C’est dans cette logique d’optimisation sous contrainte que l’intelligence artificielle prend tout son sens. Elle permet d’identifier les interventions les plus pertinentes en fonction du bâti, des usages et des ressources disponibles, et de coordonner à grande échelle des données multiples : priorités, plannings, contraintes budgétaires et dynamiques territoriales.
Mais son apport ne se limite pas à l’optimisation. Elle permet d’appréhender le bâtiment – et plus largement le quartier – comme un système complexe et évolutif, dont les composantes interagissent entre elles.
Au-delà de l’aspect architectural, le rôle de l’auteur de projet ne consiste plus à additionner des solutions, mais à piloter des équilibres.
Cette transformation ouvre également la porte à un acteur encore trop peu mobilisé : le citoyen.
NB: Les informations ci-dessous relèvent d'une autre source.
$ cat src/rtl/spi_cmd_fsm.sv
module spi_cmd_fsm
    import spi_cmd_pkg::*;
#(
    parameter int ADDR_W = 15,
    parameter int PAGE_W = 6,
    parameter int GUARD_W = 6
) (
    input  logic                clk,
    input  logic                rst,
    input  logic                cs_act,
    input  logic                cs_fall,
    input  logic                cs_rise,
    input  logic                sck_rise,
    input  logic                sck_fall,
    input  logic                si_s,
    input  logic                busy,
    input  logic [GUARD_W-1:0]  guard,
    input  logic [BYTE_W-1:0]   mem_rdata,
    output logic [ADDR_W-1:0]   addr_q,
    output logic                out_bit,
    output logic                out_vld,
    output logic                wel_q,
    output logic [2:0]          bit_pos,
    output logic                wr_byte_vld,
    output logic [ADDR_W-1:0]   wr_byte_addr,
    output logic [BYTE_W-1:0]   wr_byte_data,
    output logic                wr_commit,
    output logic                sr_wr_vld,
    output logic [BYTE_W-1:0]   sr_wr_data
);
    seq_st_t             st;
    logic [BYTE_W-1:0]   in_sr, out_sr, rx_byte, stat_byte;
    logic                addr_lo_next, is_rd, pend_wr, pend_sr;
    op_kind_t            kind;

    assign rx_byte   = {in_sr[BYTE_W-2:0], si_s};
    assign kind      = decode_op(rx_byte);
    assign stat_byte = {guard, wel_q, busy};
    assign out_bit   = out_sr[BYTE_W-1];

    always_ff @(posedge clk) begin
        if (rst) begin
            st <= ST_CMD; in_sr <= '0; out_sr <= '0; bit_pos <= '0;
            addr_q <= '0; addr_lo_next <= 1'b0; is_rd <= 1'b0;
            pend_wr <= 1'b0; pend_sr <= 1'b0; wel_q <= 1'b0; out_vld <= 1'b0;
            wr_byte_vld <= 1'b0; wr_byte_addr <= '0; wr_byte_data <= '0;
            wr_commit <= 1'b0; sr_wr_vld <= 1'b0; sr_wr_data <= '0;
        end else begin
            wr_byte_vld <= 1'b0;
            wr_commit   <= 1'b0;
            sr_wr_vld   <= 1'b0;
            if (cs_rise || cs_fall) begin
                if (cs_rise && pend_wr) begin wr_commit <= 1'b1; wel_q <= 1'b0; end
                if (cs_rise && pend_sr) begin sr_wr_vld <= 1'b1; wel_q <= 1'b0; end
                pend_wr <= 1'b0; pend_sr <= 1'b0;
                st <= ST_CMD; bit_pos <= '0; out_vld <= 1'b0; addr_lo_next <= 1'b0;
            end else if (cs_act && sck_rise) begin
                in_sr   <= rx_byte;
                bit_pos <= bit_pos + 3'd1;
                if (bit_pos == 3'd7) begin
                    case (st)
                        ST_CMD: begin
                            if (busy && kind != K_RDSR) st <= ST_IGN;
                            else begin
                                case (kind)
                                    K_WREN:  begin wel_q <= 1'b1; st <= ST_IGN; end
                                    K_WRDI:  begin wel_q <= 1'b0; st <= ST_IGN; end
                                    K_RDSR:  st <= ST_RDSR;
                                    K_WRSR:  st <= wel_q ? ST_SRDATA : ST_IGN;
                                    K_READ:  begin st <= ST_ADDR; is_rd <= 1'b1; end
                                    K_WRITE: begin
                                        st <= wel_q ? ST_ADDR : ST_IGN; is_rd <= 1'b0;
                                    end
                                    default: st <= ST_IGN;
                                endcase
                            end
                        end
                        ST_ADDR: begin
                            if (!addr_lo_next) begin
                                addr_q[ADDR_W-1:BYTE_W] <= rx_byte[ADDR_W-BYTE_W-1:0];
                                addr_lo_next <= 1'b1;
                            end else begin
                                addr_q[BYTE_W-1:0] <= rx_byte;
                                st <= is_rd ? ST_RDATA : ST_WDATA;
                            end
                        end
                        ST_WDATA: begin
                            wr_byte_vld  <= 1'b1;
                            wr_byte_addr <= addr_q;
                            wr_byte_data <= rx_byte;
                            addr_q[PAGE_W-1:0] <= addr_q[PAGE_W-1:0] + 1'b1;
                            pend_wr <= 1'b1;
                        end
                        ST_SRDATA: begin
                            sr_wr_data <= rx_byte;
                            pend_sr    <= 1'b1;
                            st         <= ST_IGN;
                        end
                        default: ;
                    endcase
                end
            end else if (cs_act && sck_fall && (st == ST_RDATA || st == ST_RDSR)) begin
                if (bit_pos == 3'd0) begin
                    out_vld <= 1'b1;
                    if (st == ST_RDATA) begin
                        out_sr <= mem_rdata;
                        addr_q <= addr_q + 1'b1;
                    end else begin
                        out_sr <= stat_byte;
                    end
                end else begin
                    out_sr <= {out_sr[BYTE_W-2:0], 1'b0};
                end
            end
        end
    end
endmodule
L’auto-rénovation accompagnée, intégrée dans des démarches collectives, permet d’élargir les capacités d’intervention tout en renforçant l’appropriation des projets.
Les rôles évoluent en conséquence : l’architecte devient stratège, l’entrepreneur organisateur, les pouvoirs publics facilitateurs. Il ne s’agit plus de juxtaposer des interventions, mais de coordonner des intelligences.
Mais au-delà des outils, le véritable défi est culturel. Changer de paradigme, c’est passer d’une logique individuelle à une intelligence collective à l’échelle des territoires.
Le secteur de la construction a toujours su s’adapter. Aujourd’hui, il doit se transformer. Et cette transformation ne se fera ni seule, ni à la marge.
Elle sera collective, systémique… ou ne sera pas.